消化培養7d的細胞，離心后加入完全培養液重懸，以1 000 r/min 離心5 min后棄上清，流式細胞儀檢測細胞凋亡比例。

1.8 統計學方法

采用SPSS 10.0 軟件進行方差齊性檢驗，計量資料數據以均數±標準差（±s）表示，比較采用成組t檢驗，以P＜0.05 為差異有統計學意義。

2 結果

2.1 血壓

SHR 6周齡組平均血壓124.5～126.0 mm Hg（1 mm Hg=0.133 kPa），WKY 6 周齡組平均血壓 114.8～116.5 mm Hg（P ＜0.05）；SHR 12 周齡組平均血壓 140.5～146.0 mm Hg，WKY 12周齡組平均血壓 117.8～120.4 mm Hg（P＜0.01）。

2.2 EPC的分離與鑒定

鏡下觀察分離得到的單個核細胞經過7d 誘導分化為梭形或多角形的內皮樣細胞，多波長激光共聚焦顯微鏡下以雙染法（Dil-ac-LDL 與 FITC-UEA-1）鑒定培養細胞，Dil-ac-LDL 染色陽性細胞在顯微鏡下激發出紅色熒光，而FITC-UEA-1 染色陽性細胞呈綠色熒光，而雙染陽性細胞即為正在分化的EPC 細胞。

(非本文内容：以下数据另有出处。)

**config.mk**
```make
export PLATFORM = sky130hd
export DESIGN_NAME = biquad_inverse_filter_flat
export DESIGN_NICKNAME = d
export VERILOG_FILES = /design/src/rtl/biquad_inverse_filter_if.sv /design/src/rtl/biquad_inverse_filter.sv /design/src/flat_wrapper.sv
export SDC_FILE = /design/constraint.sdc
export NUM_CORES = 1
export LEC_CHECK = 0
export BUFFER_PORTS_ARGS = -buffer_cell sky130_fd_sc_hd__buf_2
export CORE_UTILIZATION = 62
export DETAILED_ROUTE_END_ITERATION = 16
export MAX_ROUTING_LAYER = met4
export PLACE_DENSITY = 0.81
export SLEW_MARGIN = 30
export SYNTH_ARGS = -nofsm -noshare
export SYNTH_HDL_FRONTEND = slang
export SYNTH_SLANG_ARGS = --single-unit
```
**constraint.sdc**
```tcl
create_clock -name clk -period 11.81 [get_ports clk]
set_input_delay 0.5905 -clock clk [delete_from_list [all_inputs] [get_ports clk]]
set_output_delay 0.5905 -clock clk [all_outputs]
set_load 0.1 [all_outputs]
```
**src/rtl/biquad_inverse_filter_if.sv**
```systemverilog
// biquad_inverse_filter_if: sample-in / result-out valid-ready streams
// master: producer of y_in and consumer of x_out (testbench or upstream logic)
// slave : the inverse filter itself
interface biquad_inverse_filter_if;
  logic              in_valid;
  logic              in_ready;
  logic signed [7:0] y_in;
  logic              out_valid;
  logic              out_ready;
  logic signed [7:0] x_out;
  logic              sat;
  modport master (output in_valid, y_in, out_ready, input in_ready, out_valid, x_out, sat);
  modport slave  (input in_valid, y_in, out_ready, output in_ready, out_valid, x_out, sat);
endinterface

```
**src/rtl/biquad_inverse_filter.sv**
```systemverilog
// biquad_inverse_filter: recovers x[k] = (y[k+1] - A*y[k]) * B_INV >>> FRAC from a first-order recursive section
// clk     : rising-edge clock
// rst_n   : asynchronous active-low reset
// i_flush : synchronous history clear and abort of the in-flight sample
// bus     : in_valid/in_ready/y_in sample stream, out_valid/out_ready/x_out/sat result stream
module biquad_inverse_filter #(
  parameter logic signed [7:0] A     = 8'sd10,
  parameter logic signed [7:0] B_INV = 8'sd26,
  parameter int                FRAC  = 7
) (
  input  logic                       clk,
  input  logic                       rst_n,
  input  logic                       i_flush,
  biquad_inverse_filter_if.slave     bus
);
  typedef enum logic [1:0] {IDLE, MUL_A, MUL_B, OUT} state_t;
  state_t             r_state, w_next;
  logic signed [7:0]  r_y_prev, r_y_cur, r_x_out;
  logic signed [16:0] r_acc, w_op_a;
  logic signed [7:0]  w_op_b;
  logic signed [24:0] w_prod, w_r;
  logic               r_sat, w_hi, w_lo;
  // one shared multiplier: A*y_prev in MUL_A, acc*B_INV otherwise
  assign w_op_a = (r_state == MUL_A) ? 17'(r_y_prev) : r_acc;
  assign w_op_b = (r_state == MUL_A) ? A : B_INV;
  assign w_prod = 25'(w_op_a) * 25'(w_op_b);
  assign w_r    = w_prod >>> FRAC;
  assign w_hi   = w_r > 25'sd127;
  assign w_lo   = w_r < -25'sd128;
  assign bus.in_ready  = r_state == IDLE;
  assign bus.out_valid = r_state == OUT;
  assign bus.x_out     = r_x_out;
  assign bus.sat       = r_sat;
  always_comb begin
    w_next = r_state;
    w_next = i_flush ? IDLE :
             r_state == IDLE  ? (bus.in_valid ? MUL_A : IDLE) :
             r_state == MUL_A ? MUL_B :
             r_state == MUL_B ? OUT :
             (bus.out_ready ? IDLE : OUT);
  end
  always_ff @(posedge clk or negedge rst_n) begin
    if (!rst_n) begin
      r_state  <= IDLE;
      r_y_prev <= '0;
      r_y_cur  <= '0;
      r_acc    <= '0;
      r_x_out  <= '0;
      r_sat    <= 1'b0;
    end else begin
      r_state <= w_next;
      if (i_flush) r_y_prev <= '0;
      else begin
        if (r_state == IDLE && bus.in_valid) r_y_cur <= bus.y_in;
        if (r_state == MUL_A) r_acc <= 17'(r_y_cur) - w_prod[16:0];
        if (r_state == MUL_B) begin
          r_x_out  <= w_hi ? 8'h7f : w_lo ? 8'h80 : w_r[7:0];
          r_sat    <= w_hi | w_lo;
          r_y_prev <= r_y_cur;
        end
      end
    end
  end
endmodule

```
**src/flat_wrapper.sv**
```systemverilog
// flat-port wrapper written by rule: the top's interface ports become plain ports
module biquad_inverse_filter_flat 
#(
  parameter logic signed [7:0] A     = 8'sd10,
  parameter logic signed [7:0] B_INV = 8'sd26,
  parameter int                FRAC  = 7
)
  (clk, rst_n, i_flush, bus_in_valid, bus_y_in, bus_out_ready, bus_in_ready, bus_out_valid, bus_x_out, bus_sat);
  biquad_inverse_filter_if bus_i ();
  input  logic clk;
  input  logic rst_n;
  input  logic i_flush;
  input wire logic [$bits(bus_i.in_valid)-1:0] bus_in_valid;
  input wire logic [$bits(bus_i.y_in)-1:0] bus_y_in;
  input wire logic [$bits(bus_i.out_ready)-1:0] bus_out_ready;
  output wire logic [$bits(bus_i.in_ready)-1:0] bus_in_ready;
  output wire logic [$bits(bus_i.out_valid)-1:0] bus_out_valid;
  output wire logic [$bits(bus_i.x_out)-1:0] bus_x_out;
  output wire logic [$bits(bus_i.sat)-1:0] bus_sat;
  assign bus_i.in_valid = bus_in_valid;
  assign bus_i.y_in = bus_y_in;
  assign bus_i.out_ready = bus_out_ready;
  assign bus_in_ready = bus_i.in_ready;
  assign bus_out_valid = bus_i.out_valid;
  assign bus_x_out = bus_i.x_out;
  assign bus_sat = bus_i.sat;
  biquad_inverse_filter #(.A(A), .B_INV(B_INV), .FRAC(FRAC)) u_core (.clk(clk), .rst_n(rst_n), .i_flush(i_flush), .bus(bus_i));
endmodule
```
==> results.py, run 1 <==
metrics = {
    "run_status": {
        "status": "finished clean",
    },
    "cts": {
        "clk_latency_ns": 0.30,
        "cts_tree": "built",
        "cts_made_buffers": 5,
        "htree_levels": 2,
        "ctsResizeCount": 0,
        "cts_buffer_depth": 2,
        "cts_setup_buffers": 0,
        "cts.sinks": 44,
        "cts_hold_buf": 0,
        "path_clk_slew_ns": 0.09,
        "root_buffer": "clkbuf_8",
    },
    "sta": {
        "max_freq_mhz": 174,
        "worstMarginPinSlew_ns": 0.816,
        "finalWorstPathRequiredPeriod_ns": 5.75,
        "skew_ns": 0.0105,
        "tns_ns": 0,
        "hold_viol_final": 0,
        "setup_viol": 0,
        "maxSlewViolCount": 0,
        "maxSlewHeadroom_pct": 45.5,
        "fin_crit_sh_pct": 48.6,
        "rsz0062_at_grt": "no",
    },
    "yosys": {
        "post-synth-top-area-cell": "dfrtp_1",
        "synth_warnings": 0,
        "synth_seq_cells": 44,
        "synth.most_common_cell": "ha_1",
        "syn-num-nets": 618,
        "syn_inst": 524,
        "yosys-top-cells-area": "dfrtp_1 (24%), ha_1 (20%), nand2_1 (4.4%)",
        "synth_edf_count": 0,
        "seq_area_frac_synth_pct": 24.1,
        "netlist.area_leader.share_pct": 24.1,
        "avgSynthCellArea_um2": 8.73,
        "syn_area_um2": 4570,
        "synthFlopType": "dfrtp_1",
        "synth_cell_types": 59,
        "synthArstFlopShare_pct": 100,
        "synth_common_cells": "ha_1 (72), nand2_1 (54), inv_1 (50)",
    },
    "grt": {
        "grt_max_degree": 45,
        "grt_pass1_wl_mm": 16.7,
        "antenna_found_initial": 0,
        "grt_remaining_overflow": 0,
        "grt_usage_pct": 29.0,
        "grt_pass1_vias": 3589,
    },
    "routing": {
        "route.detailed.drc": 0,
        "drt_iter0_drc": 209,
        "drt.antenna.violating_nets": 0,
        "drt-wirelength-per-cell_um": 15.9,
        "num_vias": 3830,
        "viasPerCell": 6.03,
        "first_pass_iters": 4,
        "wl_mm": 10.1,
    },
    "critical_path": {
        "slowest_delay_ns": 0.57,
        "r2r_start": "u_core.r_state[1]$_DFF_PN0_",
        "cp.required_ns": 12.00,
        "timing.critical_path.from": "u_core.r_state[1]$_DFF_PN0_",
        "crit_chain": "nand2b_1 > a21oi_1 > inv_1 > ha_1 > ha_1 > xor2_1 > ha_1 > ha_1 > fa_1 > a21o_1 > nand3_1 > a21oi_1 > nor2_1 > xor2_1 > ha_1 > and2_1 > a31oi_1 > o21ai_1 > o21a_1 > or3_1",
        "cp_max_fo": 21,
        "cp_num_buf_inv": 1,
        "crit_type": "flop to flop",
        "slowest_stage": "nand2b_1",
        "worst_path_most_repeated_cell": "ha_1",
        "critPathTopFamily": "adder cells",
        "cp.arrival_ns": 5.93,
        "endpoint_kind": "flop",
        "start_kind": "flop",
        "reg2reg_slack_ns": 6.06,
    },
    "floorplan": {
        "die_area_um2": 7720,
        "core_area_um2": 6940,
        "die_h_um": 87.9,
        "start_util_pct": 65.9,
        "fp-row-count": 30,
        "ios": 24,
        "dieWidth_um": 87.9,
    },
    "final_layout": {
        "syn_to_final_growth_pct": 5.83,
        "final_area_um2": 4840,
        "postLayoutCoreUtil_pct": 69.7,
        "n_antenna_cell": 0,
        "nNetsFinal": 633,
        "drive_above_1_share_pct": 10.6,
    },
    "job": {
        "max_cap_violations": 0,
    },
    "worst_hold_path": {
        "hold_class": "primary input to async pin",
    },
    "placement": {
        "gp_congestion": 0.934,
        "port_buffers": 23,
        "postPlaceCellArea_um2": 4750,
        "dp_hpwl_mm": 7.99,
    },
}
layout by cell type (no fill, tap or decap), drive strengths merged, types with 4 or more instances in the layout:
cell,count
a211oi,6
a21o,23
a21oi,33
a31oi,4
and2,20
buf,24
clkbuf,5
dfrtp,44
fa,9
ha,72
inv,50
mux2,8
nand2,54
nand2b,10
nand3,7
nor2,19
nor2b,4
nor3,5
o211ai,12
o21a,7
o21ai,29
o31ai,5
o41ai,4
or2,10
or3,4
xnor2,15
xor2,16
path summary, 6_finish.rpt:
| path | end | cells past startpoint |
|---|---|---|
| max | u_core.r_acc[15]$_DFFE_PN0P_ | 20 |
| min | u_core.r_acc[5]$_DFFE_PN0P_ | 1 |
| max reg2reg | u_core.r_acc[15]$_DFFE_PN0P_ | 20 |
| min reg2reg | u_core.r_acc[11]$_DFFE_PN0P_ | 2 |
| max in group asynchronous | u_core.r_y_prev[7]$_DFFE_PN0P_ | 1 |
| min in group clk | u_core.r_acc[11]$_DFFE_PN0P_ | 2 |
state kept, by name (all words and copies together) (netlist names):
| name | cells |
|---|---|
| u_core.r_acc | 17 |
| u_core.r_y_prev | 8 |
| u_core.bus.x_out | 8 |
| u_core.r_state | 2 |
| u_core.r_y_cur | 8 |
| u_core.bus.sat | 1 |
area by class of cell:
class / count / area [um2]
Clock buffer: 5 / 68.8
Clock inverter: 2 / 12.5
Sequential cell: 44 / 1100
Tap cell: 96 / 120
Timing Repair Buffer: 24 / 125
Fill cell: 585 / 2100
Inverter: 50 / 188
Multi-Input combinational cell: 414 / 3220
metal layers:
metal / GRT usage (%) / vias up / share of wire, %
met5: - / - / 0
met4: 10.6 / 0 / 2.9
met3: 3.30 / 25 / 2.9
met2: 51.4 / 87 / 51
met1: 33.6 / 1836 / 43
li1: - / 1882 / -
metrics by stage:
step / hold slack, ns / cells / worst slack (ns)
finish: 0.270 / 635 / 6.06
global route: 0.311 / 635 / 5.72
CTS: 0.468 / 635 / 6.12
detailed placement: 0.462 / 628 / 6.15
global placement: 0.454 / 628 / 6.32
floorplan: 0.295 / 524 / 6.79
kinds of logic after synthesis:
family | share of synthesized area [%]
compound gates | 21.7
xor+xnor | 5.94
fa+ha+maj | 23.6
buf+inv | 5.61
flops | 24.1
mux | 2.41
simple gates | 16.6
Power of run 1 is not shown: default switching activity piles up to over one toggle a cycle in this logic, so the estimate is an artifact.
==> inputs of run 2 (changes only) <==
==> constraint.sdc (replaced) <==
create_clock -name clk -period 5.7 [get_ports clk]
set_input_delay 0.285 -clock clk [delete_from_list [all_inputs] [get_ports clk]]
set_output_delay 0.285 -clock clk [all_outputs]
set_load 0.1 [all_outputs]
==> run 2 against run 1 <==
Net effect: flip-flop and latch count did not move; maximum frequency grew 6.6%; setup slack got worse by 5.8 ns; sequential share of layout area decreased by 0.27 points; worst hold slack worse by 0.087 ns; die area stayed put; clock skew is 0.0028 ns higher; clock-buffer cell count is 2 higher; routed wire length down 1.3%; critical path depth decreased by 1; non-clock buffer count up 3; final area rose by 1.2%; critical endpoint is now u_core.r_acc[16]$_DFFE_PN0P_; largest cell class unchanged.
==> results.py, run 2 (same netlist as run 1, synthesis figures left out) <==
metrics = {
    "run_status": {
        "status": "finished clean",
    },
    "final_layout": {
        "stdcell_count": 639,
        "fillCellCount": 591,
        "nNetsFinal": 636,
        "final_cell_mix": "ha_1 (72), nand2_1 (54), inv_1 (50)",
        "drive_above_1_share_pct": 11.4,
        "syn_to_final_growth_pct": 7.11,
        "final_area_um2": 4900,
        "n_antenna_cell": 0,
        "regMostFlops": "u_core.r_acc",
        "layout_commonest_cell": "ha_1",
        "largest_reg_flops": 17,
    },
    "floorplan": {
        "ios": 24,
        "core_area_um2": 6940,
        "die_area_um2": 7720,
        "dieWidth_um": 87.9,
        "start_util_pct": 65.9,
        "die_h_um": 87.9,
        "fp-row-count": 30,
    },
    "sta": {
        "fin_crit_sh_pct": 94.6,
        "skew_ns": 0.0133,
        "max_freq_mhz": 185,
        "setup_viol": 0,
        "hold_viol_final": 0,
        "tns_ns": 0,
        "worstMarginPinSlew_ns": 0.716,
        "finalWorstPathRequiredPeriod_ns": 5.39,
        "rsz0062_at_grt": "no",
        "maxSlewHeadroom_pct": 52.2,
        "maxSlewViolCount": 0,
    },
    "worst_hold_path": {
        "hold_class": "primary input to flop",
    },
    "routing": {
        "first_pass_iters": 4,
        "drt-wirelength-per-cell_um": 15.6,
        "viasPerCell": 5.85,
        "met2WireLength_mm": 4.96,
        "wl_mm": 10.0,
        "route.detailed.drc": 0,
        "topRoutingLayerUsed": "met4",
        "wirelength_met1_mm": 4.37,
        "drt_iter0_drc": 166,
        "num_vias": 3741,
        "wl_met3_um": 340,
        "drt.antenna.violating_nets": 0,
    },
    "grt": {
        "grt_pass1_vias": 3683,
        "grt_pass1_wl_mm": 16.5,
        "grt_remaining_overflow": 0,
        "grt_max_degree": 37,
        "antenna_found_initial": 0,
        "grt_usage_pct": 28.7,
    },
    "cts": {
        "path_clk_slew_ns": 0.09,
        "cts_buffer_depth": 2,
        "clk_latency_ns": 0.31,
        "cts.sinks": 44,
        "cts_setup_buffers": 0,
        "cts_made_buffers": 5,
        "htree_levels": 2,
        "cts_tree": "built",
        "root_buffer": "clkbuf_8",
    },
    "critical_path": {
        "r2r_start": "u_core.r_state[1]$_DFF_PN0_",
        "timing.critical_path.from": "u_core.r_state[1]$_DFF_PN0_",
        "reg2regPathDepth": 19,
        "reg2reg_slack_ns": 0.31,
        "cp.required_ns": 5.92,
        "cp.arrival_ns": 5.61,
        "setup.worst_path.end": "u_core.r_acc[16]$_DFFE_PN0P_",
        "rr_endpoint": "u_core.r_acc[16]$_DFFE_PN0P_",
        "start_kind": "flop",
        "crit_type": "flop to flop",
        "cp_max_fo": 12,
        "endpoint_kind": "flop",
    },
    "placement": {
        "postPlaceCellArea_um2": 4770,
        "dp.cells": 630,
        "port_buffers": 23,
        "dp_hpwl_mm": 7.89,
        "gp_congestion": 0.908,
    },
    "job": {
        "max_cap_violations": 0,
    },
}
[run 2: stage by stage]
step | utilization [%] | hold slack [ns] | setup slack, ns
after floorplan | - | -0.0106 | 0.680
after global placement | 68.5 | 0.455 | 0.356
after detailed placement | 68.8 | 0.243 | 0.287
after CTS | 70.3 | 0.173 | 0.196
after global routing | 70.5 | 0.176 | 0.0217
final | 70.5 | 0.182 | 0.308
[run 2: critical path, cell delays in order, from the launching register on]
cell	delay, ns
dfrtp_1	0.51
nand2b_1	0.30
and2_1	0.24
a21o_1	0.17
ha_1	0.29
ha_1	0.32
xor2_1	0.17
ha_1	0.32
ha_1	0.26
fa_1	0.42
a21o_1	0.21
a21oi_1	0.18
xor2_1	0.28
ha_1	0.33
a21oi_1	0.19
nor3b_1	0.26
a211oi_1	0.15
o31ai_1	0.33
a21oi_1	0.11
o31ai_1	0.24
[run 2: per-layer routing]
| metal | vias to the layer above | global-route usage (%) |
|---|---|---|
| met4 | 0 | 11.8 |
| met1 | 1744 | 33.2 |
| met2 | 85 | 50.2 |
| li1 | 1887 | - |
| met5 | - | - |
| met3 | 25 | 3.58 |
[run 2: worst min path at each step]
| stage | start | to | slack (ns) | cells past startpoint |
|---|---|---|---|---|
| floorplan | rst_n | u_core.bus.sat$_DFFE_PN0P_ | -0.01 | 0 |
| global placement | u_core.bus.x_out[7]$_DFFE_PN0P_ | u_core.bus.x_out[7]$_DFFE_PN0P_ | 0.45 | 2 |
| detailed placement | rst_n | u_core.r_y_prev[4]$_DFFE_PN0P_ | 0.24 | 1 |
| CTS | bus_out_ready | u_core.r_state[1]$_DFF_PN0_ | 0.17 | 2 |
| global route | bus_y_in[2] | u_core.r_y_cur[2]$_DFFE_PN0P_ | 0.18 | 3 |
| finish | bus_out_ready | u_core.r_state[1]$_DFF_PN0_ | 0.18 | 2 |
[run 2: area by class of cell]
class / count / area (um2) / area share, %
tap: 96 / 120 / 2.45
multi-input combinational: 414 / 3240 / 66.1
clock buffer: 7 / 86.3 / 1.76
sequential: 44 / 1100 / 22.5
clock inverter: 1 / 7.51 / 0.153
timing repair buffer: 27 / 160 / 3.27
inverter: 50 / 188 / 3.83
[run 2: timing repair]
| action | in CTS | in global routing |
|---|---|---|
| endpoints found under the setup margin | 0 | 3 |
| resized for setup | 0 | 3 |
| endpoints found under the hold margin | 16 | 0 |
| hold buffers | 1 | 0 |
Power of run 2 is left out for the same reason.
==> inputs of run 3 (changes only) <==
--- a/config.mk
+++ b/config.mk
@@ -6,10 +6,10 @@
 export NUM_CORES = 1
 export LEC_CHECK = 0
 export BUFFER_PORTS_ARGS = -buffer_cell sky130_fd_sc_hd__buf_2
-export CORE_UTILIZATION = 62
+export CORE_UTILIZATION = 51
 export DETAILED_ROUTE_END_ITERATION = 16
 export MAX_ROUTING_LAYER = met4
-export PLACE_DENSITY = 0.81
+export PLACE_DENSITY = 0.68
 export SLEW_MARGIN = 30
 export SYNTH_ARGS = -nofsm -noshare
 export SYNTH_HDL_FRONTEND = slang
==> run 3 against run 2 <==
Net effect: the flow now finishes with violations (design-rule violations); clock-buffer cell count is 1 lower; routed wire length is 1.4% higher; sequential share of layout area is 0.19 points lower; first-iteration DRC count is 23% lower; maximum frequency is 0.60% lower.
==> results.py, run 3 (same netlist as run 1, synthesis figures left out) <==
metrics = {
    "run_status": {
        "status": "finished, violations left",
        "violations": "design-rule violations",
    },
    "routing": {
        "route.detailed.drc": 1,
        "wirelength_met1_mm": 4.59,
        "drt_iter0_drc": 128,
        "first_pass_iters": 10,
        "num_vias": 3690,
        "drt.antenna.violating_nets": 0,
        "drt-wirelength-per-cell_um": 15.6,
        "met2WireLength_mm": 5.21,
        "topRoutingLayerUsed": "met4",
        "viasPerCell": 5.67,
        "wl_mm": 10.1,
        "wl_met3_um": 202,
    },
    "grt": {
        "antenna_found_initial": 0,
        "grt_remaining_overflow": 0,
        "grt_pass1_vias": 3800,
        "grt_max_degree": 45,
        "grt_pass1_wl_mm": 17.6,
        "grt_usage_pct": 23.3,
    },
    "critical_path": {
        "cp.required_ns": 5.90,
        "cp.arrival_ns": 5.62,
        "cp_max_fo": 15,
        "start_kind": "flop",
        "endpoint_kind": "flop",
        "crit_type": "flop to flop",
        "reg2reg_slack_ns": 0.28,
    },
    "sta": {
        "tns_ns": 0,
        "skew_ns": 0.0114,
        "fin_crit_sh_pct": 95.2,
        "max_freq_mhz": 184,
        "maxSlewHeadroom_pct": 50.3,
        "finalWorstPathRequiredPeriod_ns": 5.42,
        "maxSlewViolCount": 0,
        "setup_viol": 0,
        "worstMarginPinSlew_ns": 0.745,
        "hold_viol_final": 0,
    },
    "final_layout": {
        "postLayoutCoreUtil_pct": 56.8,
        "syn_to_final_growth_pct": 8.26,
        "nNetsFinal": 636,
        "layout_commonest_cell": "ha_1",
        "regMostFlops": "u_core.r_acc",
        "n_antenna_cell": 0,
        "final_area_um2": 4950,
        "multi_input_area_um2": 3250,
        "final_cell_mix": "ha_1 (72), nand2_1 (54), inv_1 (50)",
        "regArea_um2": 1100,
        "largest_reg_flops": 17,
        "drive_above_1_share_pct": 12.5,
        "stdcell_count": 651,
        "fillCellCount": 803,
    },
    "floorplan": {
        "fp-row-count": 34,
        "start_util_pct": 52.4,
        "dieWidth_um": 96.7,
        "die_area_um2": 9350,
        "ios": 24,
        "core_area_um2": 8720,
        "die_h_um": 96.7,
    },
    "cts": {
        "clk_latency_ns": 0.31,
        "root_buffer": "clkbuf_8",
        "htree_levels": 2,
        "cts.sinks": 44,
        "path_clk_slew_ns": 0.10,
        "cts_buffer_depth": 2,
        "cts_made_buffers": 5,
        "cts_tree": "built",
    },
    "placement": {
        "port_buffers": 23,
        "postPlaceCellArea_um2": 4770,
        "dp_hpwl_mm": 8.10,
        "gp_congestion": 0.839,
        "dp.cells": 641,
    },
    "worst_hold_path": {
        "hold_class": "primary input to flop",
    },
    "job": {
        "max_cap_violations": 0,
    },
}
run 3: area by class of cell:
cell class                      count  area share [%]
Clock inverter                      2           0.783
Sequential cell                    44            22.3
Multi-Input combinational cell    414            65.7
Timing Repair Buffer               27            3.03
Inverter                           50            3.79
Clock buffer                        6            1.67
Tap cell                          108            2.73
run 3: stage by stage:
stage,hold slack [ns],setup slack [ns]
6_report,0.156,0.276
3_5_place_dp,0.326,0.198
5_1_grt,0.167,-0.00826
2_1_floorplan,-0.0106,0.680
3_3_place_gp,0.453,0.272
4_1_cts,0.148,0.134
run 3: final timing paths:
path | cells past startpoint | start | to
min in group asynchronous | 2 | rst_n | u_core.r_y_cur[5]$_DFFE_PN0P_
max | 18 | u_core.r_state[1]$_DFF_PN0_ | u_core.r_acc[15]$_DFFE_PN0P_
max in group asynchronous | 2 | rst_n | u_core.r_state[0]$_DFF_PN0_
max reg2reg | 18 | u_core.r_state[1]$_DFF_PN0_ | u_core.r_acc[15]$_DFFE_PN0P_
min reg2reg | 2 | u_core.r_acc[14]$_DFFE_PN0P_ | u_core.r_acc[14]$_DFFE_PN0P_
min | 2 | bus_out_ready | u_core.r_state[1]$_DFF_PN0_
run 3: worst max-delay path: stages, from the launching register on:
cell and delay [ns]:
dfrtp_2 0.50, nand2b_1 0.27, buf_4 0.24, and2_1 0.19, a21o_1 0.18, ha_1 0.30
ha_1 0.33, xor2_1 0.18, ha_1 0.35, fa_1 0.47, a21o_1 0.22, a21oi_1 0.19
xor2_1 0.29, ha_1 0.35, or3_1 0.34, o211ai_1 0.18, o21ai_1 0.20, o21a_1 0.20
or3_1 0.36
run 3: repair_timing:
action	4_1_cts	5_1_grt
hold buffers	1	0
resized for setup	0	8
endpoints found under the setup margin	0	8
endpoints found under the hold margin	27	0
buffers inserted	0	1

培養細胞計數結果：SHR 6周齡組 EPC 數量[（38.7±4.3）個/視野（×200）]與對照組[（44.7±5.2）個/視野（×200）]相比差異無統計學意義（P＞0.05）。SHR 12周齡組 EPC 數量與對照組相比[（10.7±1.6）和（49.1±9.2）個EPC/視野（×200）]明顯減少（P＜0.01）。

2.3 原發性高血壓對EPC 增殖能力的影響

與對照組相比，SHR 6周齡組EPC 增殖能力略低 [吸光度值（0.174±0.009）和（0.213±0.012）]（P＜0.05）；SHR 12周齡組EPC 增殖能力較對照組明顯降低 [吸光度值（0.121±0.006）和（0.209±0.022）]（P＜0.05）。

2.4 原發性高血壓對EPC NO分泌的影響

SHR 6周齡組NO分泌較WKY 6周齡組減少 [（44.6±5.3）μmol/L 和（56.3 ±4.5）μmol/L]，（P＜0.05），SHR 12 周齡組NO分泌與對照組相比顯著下降[（37.5±1.4）μmol/L 和對照組（50.6±2.3）μmol/L]（P＜0.01）。

2.5 原發性高血壓對EPC 凋亡的影響

SHR 6周齡組EPC 凋亡率與WKY 6周齡組相比差異無統計學意義 [（13.3±2.0）%和（11.7±0.2）%]（P＞0.05），SHR 12周齡組EPC 凋亡率與對照組相比顯著增加[（34.5±2.1）%和（10.7±0.4）%]（P＜0.01）。

3 討論

高血壓并發癥主要為心、腦、腎、大血管及眼底病變，其原因可分為“血壓升高因素”和“動脈粥樣硬化因素”。前者可通過降低血壓水平而有效預防，而高血壓作為動脈粥樣硬化最重要的獨立危險因素，降低血壓本身不能阻止動脈粥樣硬化的進程，血壓升高引起的內皮細胞損害在其中起了重要的作用，啟動動脈粥樣硬化一系列反應鏈。最初人們認為當血管內皮損傷后，臨近損傷部位的健康內皮細胞遷移、增殖是主要的修復途徑。有學者從人外周血發現循環內皮祖細胞，并在動物模型中發現EPC 能分化為成熟內皮細胞[3]，后來的研究者在外周血、脾臟、骨髓、臍血中都分離出了EPC，并證實了EPC 有很高的增殖能力且能在VEGF、SDF-1等趨化因子的作用下歸巢到缺血組織參與新生血管形成[4]。EPC 在治療動脈粥樣硬化性疾病和外周血管病的巨大的潛力使其成為近年來研究的熱點。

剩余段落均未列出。